[Records from a data source]
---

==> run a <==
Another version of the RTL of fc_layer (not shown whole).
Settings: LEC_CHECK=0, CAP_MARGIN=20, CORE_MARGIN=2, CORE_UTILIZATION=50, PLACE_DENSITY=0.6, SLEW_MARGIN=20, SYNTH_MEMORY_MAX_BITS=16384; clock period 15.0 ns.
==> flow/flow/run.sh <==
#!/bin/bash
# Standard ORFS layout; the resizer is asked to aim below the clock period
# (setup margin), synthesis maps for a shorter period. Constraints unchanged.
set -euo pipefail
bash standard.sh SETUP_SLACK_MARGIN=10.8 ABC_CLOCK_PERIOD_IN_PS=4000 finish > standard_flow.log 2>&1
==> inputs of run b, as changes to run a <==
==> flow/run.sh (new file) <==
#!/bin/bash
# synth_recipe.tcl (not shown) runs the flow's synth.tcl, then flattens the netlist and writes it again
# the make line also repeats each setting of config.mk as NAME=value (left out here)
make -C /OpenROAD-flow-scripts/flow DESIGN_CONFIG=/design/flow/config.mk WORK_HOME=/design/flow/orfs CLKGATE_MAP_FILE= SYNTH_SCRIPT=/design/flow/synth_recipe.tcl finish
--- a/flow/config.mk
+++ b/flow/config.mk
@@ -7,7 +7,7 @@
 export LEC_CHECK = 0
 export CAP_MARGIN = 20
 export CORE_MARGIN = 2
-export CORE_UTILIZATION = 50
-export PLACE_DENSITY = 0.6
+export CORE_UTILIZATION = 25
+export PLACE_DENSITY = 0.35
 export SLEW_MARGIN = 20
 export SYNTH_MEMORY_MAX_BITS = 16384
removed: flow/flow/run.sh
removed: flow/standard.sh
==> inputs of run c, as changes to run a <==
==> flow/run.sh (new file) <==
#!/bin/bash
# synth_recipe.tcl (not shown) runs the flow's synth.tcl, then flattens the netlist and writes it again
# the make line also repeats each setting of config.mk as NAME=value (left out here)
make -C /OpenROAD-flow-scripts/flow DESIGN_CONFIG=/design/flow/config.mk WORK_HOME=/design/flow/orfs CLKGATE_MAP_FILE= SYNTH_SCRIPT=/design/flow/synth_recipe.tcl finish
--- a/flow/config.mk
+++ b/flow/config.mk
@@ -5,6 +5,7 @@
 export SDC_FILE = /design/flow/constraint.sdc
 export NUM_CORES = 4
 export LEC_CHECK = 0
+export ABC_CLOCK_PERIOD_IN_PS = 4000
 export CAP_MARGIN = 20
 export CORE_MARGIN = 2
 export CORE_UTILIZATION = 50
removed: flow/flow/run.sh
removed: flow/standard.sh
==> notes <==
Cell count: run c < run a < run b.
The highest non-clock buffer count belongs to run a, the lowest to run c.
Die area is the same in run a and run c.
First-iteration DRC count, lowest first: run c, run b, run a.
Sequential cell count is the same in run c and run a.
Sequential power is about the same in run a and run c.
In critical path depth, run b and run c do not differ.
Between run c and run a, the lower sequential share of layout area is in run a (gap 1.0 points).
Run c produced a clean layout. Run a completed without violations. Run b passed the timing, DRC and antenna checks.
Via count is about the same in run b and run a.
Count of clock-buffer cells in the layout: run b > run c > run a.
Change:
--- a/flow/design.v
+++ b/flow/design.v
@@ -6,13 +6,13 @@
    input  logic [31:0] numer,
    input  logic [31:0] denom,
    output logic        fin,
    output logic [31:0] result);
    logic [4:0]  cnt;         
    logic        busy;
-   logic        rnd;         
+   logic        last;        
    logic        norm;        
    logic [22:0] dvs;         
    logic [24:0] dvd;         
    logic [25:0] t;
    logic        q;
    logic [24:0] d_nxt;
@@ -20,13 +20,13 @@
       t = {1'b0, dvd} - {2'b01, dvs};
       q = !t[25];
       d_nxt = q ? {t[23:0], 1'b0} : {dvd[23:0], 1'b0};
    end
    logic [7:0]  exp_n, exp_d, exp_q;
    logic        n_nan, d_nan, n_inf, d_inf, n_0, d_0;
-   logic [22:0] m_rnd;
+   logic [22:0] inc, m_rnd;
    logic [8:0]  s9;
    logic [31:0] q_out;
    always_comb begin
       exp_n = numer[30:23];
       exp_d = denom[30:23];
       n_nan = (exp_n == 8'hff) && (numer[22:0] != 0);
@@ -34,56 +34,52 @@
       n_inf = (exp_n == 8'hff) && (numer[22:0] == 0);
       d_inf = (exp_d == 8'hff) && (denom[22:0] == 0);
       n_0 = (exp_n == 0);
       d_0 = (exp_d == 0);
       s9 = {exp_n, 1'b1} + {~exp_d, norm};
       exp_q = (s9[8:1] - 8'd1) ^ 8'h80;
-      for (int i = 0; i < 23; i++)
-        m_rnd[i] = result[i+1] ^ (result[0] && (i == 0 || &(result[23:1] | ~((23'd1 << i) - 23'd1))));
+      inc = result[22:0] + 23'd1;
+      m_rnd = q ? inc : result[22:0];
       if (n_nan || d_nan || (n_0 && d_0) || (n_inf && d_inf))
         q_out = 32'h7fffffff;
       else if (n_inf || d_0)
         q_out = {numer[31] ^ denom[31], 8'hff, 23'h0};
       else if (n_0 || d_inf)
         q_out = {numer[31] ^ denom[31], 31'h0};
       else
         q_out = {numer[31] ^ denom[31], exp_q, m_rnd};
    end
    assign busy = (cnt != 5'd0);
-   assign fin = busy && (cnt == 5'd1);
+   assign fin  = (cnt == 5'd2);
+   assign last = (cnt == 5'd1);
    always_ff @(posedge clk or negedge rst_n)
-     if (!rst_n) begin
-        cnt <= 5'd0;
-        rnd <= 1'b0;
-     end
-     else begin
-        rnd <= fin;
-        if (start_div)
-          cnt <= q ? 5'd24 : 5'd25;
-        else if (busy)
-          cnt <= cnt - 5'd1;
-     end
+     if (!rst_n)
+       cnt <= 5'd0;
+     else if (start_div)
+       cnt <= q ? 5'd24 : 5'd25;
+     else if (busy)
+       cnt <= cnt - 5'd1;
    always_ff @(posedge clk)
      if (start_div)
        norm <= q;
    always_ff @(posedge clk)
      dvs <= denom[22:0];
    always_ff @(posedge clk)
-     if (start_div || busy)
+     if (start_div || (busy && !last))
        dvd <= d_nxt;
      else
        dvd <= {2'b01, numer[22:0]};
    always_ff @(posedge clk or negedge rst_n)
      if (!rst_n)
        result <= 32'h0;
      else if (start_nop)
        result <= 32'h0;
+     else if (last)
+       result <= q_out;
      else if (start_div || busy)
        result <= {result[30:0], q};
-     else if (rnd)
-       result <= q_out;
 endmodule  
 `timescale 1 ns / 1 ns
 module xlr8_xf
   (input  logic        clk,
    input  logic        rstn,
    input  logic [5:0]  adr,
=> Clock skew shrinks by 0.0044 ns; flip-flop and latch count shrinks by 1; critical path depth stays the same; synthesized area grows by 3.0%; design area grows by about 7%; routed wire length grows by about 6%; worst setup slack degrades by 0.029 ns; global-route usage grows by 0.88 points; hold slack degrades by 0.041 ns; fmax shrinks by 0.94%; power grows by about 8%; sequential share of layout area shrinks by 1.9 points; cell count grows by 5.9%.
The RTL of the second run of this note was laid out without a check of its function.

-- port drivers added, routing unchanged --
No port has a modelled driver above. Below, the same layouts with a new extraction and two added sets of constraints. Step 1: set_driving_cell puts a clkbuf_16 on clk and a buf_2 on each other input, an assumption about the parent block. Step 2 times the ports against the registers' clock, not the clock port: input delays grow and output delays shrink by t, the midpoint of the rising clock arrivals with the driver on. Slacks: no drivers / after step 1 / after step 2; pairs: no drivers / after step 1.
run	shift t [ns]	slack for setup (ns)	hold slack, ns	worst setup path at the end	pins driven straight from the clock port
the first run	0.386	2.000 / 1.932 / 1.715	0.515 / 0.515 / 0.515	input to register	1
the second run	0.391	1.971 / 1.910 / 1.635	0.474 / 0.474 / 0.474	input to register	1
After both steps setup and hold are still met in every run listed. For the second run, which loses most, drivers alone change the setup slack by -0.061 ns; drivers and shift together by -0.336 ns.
What follows belongs to an exercise in optimizing a design on an open flow for small area; a production flow would make more cautious choices. The RTL was checked by simulation tests, not by an equivalence proof against the original design. Power figures rest on the tool's default switching activity, not on a simulated workload.

`design/flow/flow/run.sh`:
```
#!/bin/bash
# Layout flow: the standard synthesis, then its combinational logic mapped
# again for area (registers untouched, see remap.tcl), then the standard
# layout with every port buffered by the smallest buffer cell.
set -euo pipefail
here=$(pwd)
res=$here/orfs/results/$FLOW_PLATFORM/xspi_sopi_controller/base
export BUFFER_PORTS_ARGS="-buffer_cell sky130_fd_sc_hd__buf_1"
yosys_bin=$(command -v yosys || echo "$FLOW_HOME/../tools/install/yosys/bin/yosys")

bash standard.sh synth > log_standard_synth.txt 2>&1

cp "$res/1_2_yosys.v" "$res/1_2_yosys_standard.v"
dont_use=$(sed -n '/^export DONT_USE_CELLS/,/^$/p' "$FLOW_HOME/platforms/$FLOW_PLATFORM/config.mk" | tr -d '\\' | grep -o 'sky130_fd_sc_hd__[a-z0-9_]*' | tr '\n' ' ')
REMAP_IN="$res/1_2_yosys_standard.v" REMAP_OUT="$res/1_2_yosys.v" \
REMAP_LIB="$FLOW_HOME/platforms/$FLOW_PLATFORM/lib/sky130_fd_sc_hd__tt_025C_1v80.lib" \
REMAP_ABC="$here/flow/area.abc" REMAP_TOP="$FLOW_TOP" REMAP_DONT_USE="$dont_use" \
  "$yosys_bin" -c "$here/flow/remap.tcl" > log_remap.txt 2>&1
rm -f "$res/1_synth.odb"

bash standard.sh finish > log_layout.txt 2>&1
```
`design/flow/flow/area.abc`:
```
strash
dch
amap
```
`design/flow/flow/remap.tcl`:
```
# Re-map the combinational logic of the standard synthesis for area.
# Registers (and tie cells) are kept as they are: same instances, names and
# cell types. Only the gates between them are mapped again, with ABC's
# area-oriented mapper. Environment: REMAP_IN, REMAP_OUT, REMAP_LIB,
# REMAP_ABC (ABC script), REMAP_DONT_USE (cell names).
yosys -import
set lib $::env(REMAP_LIB)
read_liberty -ignore_miss_func -overwrite $lib
read_verilog -overwrite $::env(REMAP_IN)
hierarchy -check -top $::env(REMAP_TOP)
blackbox sky130_fd_sc_hd__df* sky130_fd_sc_hd__edf* sky130_fd_sc_hd__sdf* sky130_fd_sc_hd__sedf* sky130_fd_sc_hd__dl* sky130_fd_sc_hd__conb_1
flatten
opt_clean -purge
tee -o remap_before.txt stat -liberty $lib
set du {}
foreach c $::env(REMAP_DONT_USE) { lappend du -dont_use $c }
abc -liberty $lib {*}$du -script $::env(REMAP_ABC)
opt_clean -purge
# cell interfaces for the checks below
read_liberty -lib -overwrite -ignore_miss_func $lib
hilomap -singleton -hicell sky130_fd_sc_hd__conb_1 HI -locell sky130_fd_sc_hd__conb_1 LO
insbuf -buf sky130_fd_sc_hd__buf_4 A X
opt_clean -purge
# give every internal net a plain generated name (write_verilog names the
# hidden ones _N_); ports keep theirs
yosys rename -hide w:* i:* %d o:* %d
check -assert -mapped
tee -o remap_after.txt stat -liberty $lib
write_verilog -noattr -nohex -nodec $::env(REMAP_OUT)
```
`design/flow/standard.sh`:
```
#!/bin/bash
# synth_recipe.tcl (not shown) runs the flow's synth.tcl, then flattens the netlist and writes it again
# the make line also repeats each setting of config.mk as NAME=value (left out here)
make -C /OpenROAD-flow-scripts/flow DESIGN_CONFIG=/design/flow/config.mk WORK_HOME=/design/flow/orfs CLKGATE_MAP_FILE= SYNTH_SCRIPT=/design/flow/synth_recipe.tcl "${@:-finish}"
```
`design/flow/config.mk`:
```
export PLATFORM = sky130hd
export DESIGN_NAME = xspi_sopi_controller
export DESIGN_NICKNAME = xspi_sopi_controller
export VERILOG_FILES = /design/flow/design.v
export SDC_FILE = /design/flow/constraint.sdc
export NUM_CORES = 4
export LEC_CHECK = 0
export CAP_MARGIN = 20
export CORE_MARGIN = 2
export CORE_UTILIZATION = 40
export CTS_BUF_LIST = sky130_fd_sc_hd__clkbuf_8
export PLACE_DENSITY = 0.6
export SLEW_MARGIN = 20
```
`design/flow/constraint.sdc`:
```
create_clock -name core_clock -period 5.0 [get_ports {clk}]
set_input_delay 1.0000 -clock core_clock [delete_from_list [all_inputs] [get_ports {clk}]]
set_output_delay 1.0000 -clock core_clock [all_outputs]
set_load 0.01 [all_outputs]
```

Problem statement = For the word "depth", count how many lines of the entries contain it; give the number and nothing more.

Exercise answer = 2